Problem description ->
Of the entries below, copy only those lines that contain the word "endpoints".

Given records ->
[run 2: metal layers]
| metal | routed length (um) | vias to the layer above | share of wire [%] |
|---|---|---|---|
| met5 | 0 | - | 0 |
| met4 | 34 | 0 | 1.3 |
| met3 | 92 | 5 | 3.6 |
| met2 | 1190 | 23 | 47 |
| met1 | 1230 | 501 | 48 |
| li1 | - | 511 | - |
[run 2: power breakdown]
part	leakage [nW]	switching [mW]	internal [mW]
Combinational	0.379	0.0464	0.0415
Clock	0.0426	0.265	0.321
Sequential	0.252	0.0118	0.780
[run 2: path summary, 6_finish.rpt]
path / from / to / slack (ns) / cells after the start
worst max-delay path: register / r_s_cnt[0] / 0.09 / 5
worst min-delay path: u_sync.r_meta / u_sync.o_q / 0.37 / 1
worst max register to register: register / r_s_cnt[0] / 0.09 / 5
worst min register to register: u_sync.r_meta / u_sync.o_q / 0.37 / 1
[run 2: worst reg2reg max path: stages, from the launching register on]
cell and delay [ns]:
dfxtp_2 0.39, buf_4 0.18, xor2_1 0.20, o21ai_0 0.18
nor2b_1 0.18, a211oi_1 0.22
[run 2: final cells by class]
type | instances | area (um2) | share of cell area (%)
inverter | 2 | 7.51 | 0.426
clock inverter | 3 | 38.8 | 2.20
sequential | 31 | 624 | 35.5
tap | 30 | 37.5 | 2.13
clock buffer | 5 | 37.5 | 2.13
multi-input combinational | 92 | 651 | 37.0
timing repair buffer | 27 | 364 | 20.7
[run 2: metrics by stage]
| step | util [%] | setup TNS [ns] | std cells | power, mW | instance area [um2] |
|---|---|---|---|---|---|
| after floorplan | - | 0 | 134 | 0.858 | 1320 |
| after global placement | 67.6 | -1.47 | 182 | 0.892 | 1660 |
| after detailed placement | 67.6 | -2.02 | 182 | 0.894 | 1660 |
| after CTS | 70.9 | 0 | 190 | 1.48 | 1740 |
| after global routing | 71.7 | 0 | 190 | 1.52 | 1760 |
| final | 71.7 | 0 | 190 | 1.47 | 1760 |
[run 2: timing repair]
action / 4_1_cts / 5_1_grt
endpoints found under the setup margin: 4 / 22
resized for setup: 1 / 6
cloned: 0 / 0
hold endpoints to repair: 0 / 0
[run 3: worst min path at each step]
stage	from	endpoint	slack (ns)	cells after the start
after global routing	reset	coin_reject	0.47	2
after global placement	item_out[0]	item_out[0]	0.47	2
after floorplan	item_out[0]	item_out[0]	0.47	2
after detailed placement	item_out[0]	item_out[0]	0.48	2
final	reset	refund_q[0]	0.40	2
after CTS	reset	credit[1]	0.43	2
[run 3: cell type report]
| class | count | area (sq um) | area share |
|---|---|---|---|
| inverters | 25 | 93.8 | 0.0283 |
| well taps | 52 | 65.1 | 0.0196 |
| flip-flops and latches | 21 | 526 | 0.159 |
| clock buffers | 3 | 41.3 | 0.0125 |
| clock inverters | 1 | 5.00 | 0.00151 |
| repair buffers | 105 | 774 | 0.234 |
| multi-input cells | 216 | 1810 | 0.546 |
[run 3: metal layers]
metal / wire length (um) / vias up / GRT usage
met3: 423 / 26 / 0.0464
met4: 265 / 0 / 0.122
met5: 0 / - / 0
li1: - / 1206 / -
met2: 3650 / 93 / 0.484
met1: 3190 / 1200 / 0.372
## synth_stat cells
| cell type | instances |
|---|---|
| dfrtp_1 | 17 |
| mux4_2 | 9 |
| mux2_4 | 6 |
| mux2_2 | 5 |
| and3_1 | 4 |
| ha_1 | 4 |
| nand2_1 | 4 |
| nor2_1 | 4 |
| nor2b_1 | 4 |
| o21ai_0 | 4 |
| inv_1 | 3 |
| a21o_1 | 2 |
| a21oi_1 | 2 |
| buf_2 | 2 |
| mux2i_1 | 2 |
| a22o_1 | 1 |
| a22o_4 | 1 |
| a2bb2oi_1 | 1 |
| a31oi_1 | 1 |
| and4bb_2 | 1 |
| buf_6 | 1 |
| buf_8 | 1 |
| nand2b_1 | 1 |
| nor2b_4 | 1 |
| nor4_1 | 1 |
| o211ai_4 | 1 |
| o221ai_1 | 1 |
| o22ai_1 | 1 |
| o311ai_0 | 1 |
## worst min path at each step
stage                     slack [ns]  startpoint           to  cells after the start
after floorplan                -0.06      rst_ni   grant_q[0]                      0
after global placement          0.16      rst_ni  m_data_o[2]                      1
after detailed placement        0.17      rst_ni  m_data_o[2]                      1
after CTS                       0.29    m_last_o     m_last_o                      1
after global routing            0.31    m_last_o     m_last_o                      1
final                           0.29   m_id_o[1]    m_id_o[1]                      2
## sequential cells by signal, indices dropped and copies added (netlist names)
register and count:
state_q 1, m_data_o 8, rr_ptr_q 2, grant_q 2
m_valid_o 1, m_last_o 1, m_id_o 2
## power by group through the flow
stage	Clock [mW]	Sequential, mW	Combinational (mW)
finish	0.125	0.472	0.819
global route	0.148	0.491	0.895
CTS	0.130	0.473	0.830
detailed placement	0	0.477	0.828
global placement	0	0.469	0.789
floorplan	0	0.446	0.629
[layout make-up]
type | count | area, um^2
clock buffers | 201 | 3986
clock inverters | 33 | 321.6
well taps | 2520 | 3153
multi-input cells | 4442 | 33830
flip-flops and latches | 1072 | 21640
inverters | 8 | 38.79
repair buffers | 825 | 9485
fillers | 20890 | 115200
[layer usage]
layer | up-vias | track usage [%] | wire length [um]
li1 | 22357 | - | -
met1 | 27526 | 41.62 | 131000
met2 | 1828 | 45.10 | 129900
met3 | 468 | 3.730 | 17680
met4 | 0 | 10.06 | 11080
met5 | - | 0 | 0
===== src/rtl/instr_queue_ptr_counter.sv =====
// Wrap-around pointer with synchronous clear and single-step increment.
// Width W wraps naturally modulo 2**W, which matches a power-of-two depth.
module instr_queue_ptr_counter #(
    parameter int W = 2
) (
    input  logic         clk,
    input  logic         reset,
    input  logic         clear,
    input  logic         inc,
    output logic [W-1:0] ptr
);

    logic [W-1:0] ptr_reg;

    // Pointer register: reset and clear both return to slot 0; clear wins over inc.
    always_ff @(posedge clk) begin
        if (reset || clear) begin
            ptr_reg <= '0;
        end else if (inc) begin
            ptr_reg <= ptr_reg + 1'b1;
        end
    end

    assign ptr = ptr_reg;

endmodule


===== src/rtl/instr_queue.sv =====
// In-order (PC, instruction) buffer between fetch and decode.
// Two valid/ready handshakes, single-cycle flush on redirect, no empty bypass:
// a pushed pair reaches the outputs one cycle after its push edge.
module instr_queue
    import instr_queue_pkg::*;
#(
    parameter int          DEPTH    = 4,
    parameter logic [31:0] RESET_PC = instr_queue_pkg::RESET_PC
) (
    input  logic                   clk,
    input  logic                   reset,
    input  logic                   flush,
    input  logic                   in_valid,
    output logic                   in_ready,
    input  logic [31:0]            in_pc,
    input  logic [31:0]            in_instr,
    output logic                   out_valid,
    input  logic                   out_ready,
    output logic [31:0]            out_pc,
    output logic [31:0]            out_instr,
    output logic [$clog2(DEPTH):0] count
);

    localparam int AW = $clog2(DEPTH);
    localparam int CW = AW + 1;
    localparam logic [CW-1:0] FULL_COUNT = CW'(DEPTH);

    logic [31:0]   entry_pc_reg    [DEPTH];
    logic [31:0]   entry_instr_reg [DEPTH];
    logic [AW-1:0] wr_ptr;
    logic [AW-1:0] rd_ptr;
    logic [CW-1:0] count_reg;
    logic [CW-1:0] count_next;
    logic          push;
    logic          pop;

    // Handshake status depends only on the registered occupancy.
    assign in_ready  = (count_reg != FULL_COUNT);
    assign out_valid = (count_reg != '0);

    // A flush cycle swallows any concurrent push or pop.
    assign push = in_valid  && in_ready  && !flush;
    assign pop  = out_valid && out_ready && !flush;

    instr_queue_ptr_counter #(.W(AW)) u_wr_ptr (
        .clk   (clk),
        .reset (reset),
        .clear (flush),
        .inc   (push),
        .ptr   (wr_ptr)
    );

    instr_queue_ptr_counter #(.W(AW)) u_rd_ptr (
        .clk   (clk),
        .reset (reset),
        .clear (flush),
        .inc   (pop),
        .ptr   (rd_ptr)
    );

    // Per-entry storage; contents are never cleared, validity lives in count.
    generate
        for (genvar gi = 0; gi < DEPTH; gi++) begin : g_entry
            // Capture the offered pair into the slot the write pointer names.
            always_ff @(posedge clk) begin
                if (push && (wr_ptr == AW'(gi))) begin
                    entry_pc_reg[gi]    <= in_pc;
                    entry_instr_reg[gi] <= in_instr;
                end
            end
        end
    endgenerate

    // Occupancy update: a simultaneous push and pop leaves it unchanged.
    always_comb begin
        count_next = count_reg;
        case ({push, pop})
            2'b10:   count_next = count_reg + 1'b1;
            2'b01:   count_next = count_reg - 1'b1;
            default: count_next = count_reg;
        endcase
    end

    // Occupancy register: reset, then flush, then normal traffic.
    always_ff @(posedge clk) begin
        if (reset || flush) begin
            count_reg <= '0;
        end else begin
            count_reg <= count_next;
        end
    end

    assign count = count_reg;

    // Head read is combinational from state; an empty queue shows boot PC and a nop.
    assign out_pc    = out_valid ? entry_pc_reg[rd_ptr]    : RESET_PC;
    assign out_instr = out_valid ? entry_instr_reg[rd_ptr] : NOP_INSTR;

endmodule


===== config.mk =====
export PLATFORM = sky130hd
export DESIGN_NAME = instr_queue
export DESIGN_NICKNAME = d
export VERILOG_FILES = /design/src/rtl/instr_queue_pkg.sv /design/src/rtl/instr_queue_ptr_counter.sv /design/src/rtl/instr_queue.sv
export SDC_FILE = /design/constraint.sdc
export NUM_CORES = 1
export LEC_CHECK = 0
export BUFFER_PORTS_ARGS = -buffer_cell sky130_fd_sc_hd__buf_2
export CAP_MARGIN = 40
export CORE_MARGIN = 4
export CORE_UTILIZATION = 35
export CTS_BUF_LIST = sky130_fd_sc_hd__clkbuf_4 sky130_fd_sc_hd__clkbuf_8 sky130_fd_sc_hd__clkbuf_16
export DETAILED_ROUTE_END_ITERATION = 10
export PLACE_DENSITY = 0.57
export SLEW_MARGIN = 10
export SYNTH_ARGS = -nofsm -noshare
export SYNTH_HDL_FRONTEND = slang
export SYNTH_SLANG_ARGS = --single-unit

===== constraint.sdc =====
create_clock -name clk -period 2.5 [get_ports clk]
set_clock_uncertainty 0.2 [all_clocks]
set_input_delay 0.125 -clock clk [delete_from_list [all_inputs] [get_ports clk]]
set_output_delay 0.125 -clock clk [all_outputs]
set_load 0.02 [all_outputs]
[config.mk]
export PLATFORM = sky130hd
export DESIGN_NAME = data_mem_arbiter_flat
export DESIGN_NICKNAME = d
export VERILOG_FILES = /design/src/rtl/data_mem_arbiter_if.sv /design/src/rtl/data_mem_arbiter.sv /design/src/flat_wrapper.sv
export SDC_FILE = /design/constraint.sdc
export NUM_CORES = 1
export LEC_CHECK = 0
export ABC_AREA = 0
export CORE_ASPECT_RATIO = 1.2
export CORE_MARGIN = 5
export CORE_UTILIZATION = 40
export DETAILED_ROUTE_END_ITERATION = 6
export PLACE_DENSITY_LB_ADDON = 0.15
export SKIP_LAST_GASP = 1
export SLEW_MARGIN = 20
export SYNTH_ARGS = -nofsm -noshare
export SYNTH_HDL_FRONTEND = slang
export SYNTH_SLANG_ARGS = --single-unit
[constraint.sdc]
create_clock -name clk -period 15.65 [get_ports clk]
set_input_delay 4.695 -clock clk [delete_from_list [all_inputs] [get_ports clk]]
set_output_delay 4.695 -clock clk [all_outputs]
set_load 0.05 [all_outputs]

Exercise output ->
endpoints found under the setup margin: 4 / 22
hold endpoints to repair: 0 / 0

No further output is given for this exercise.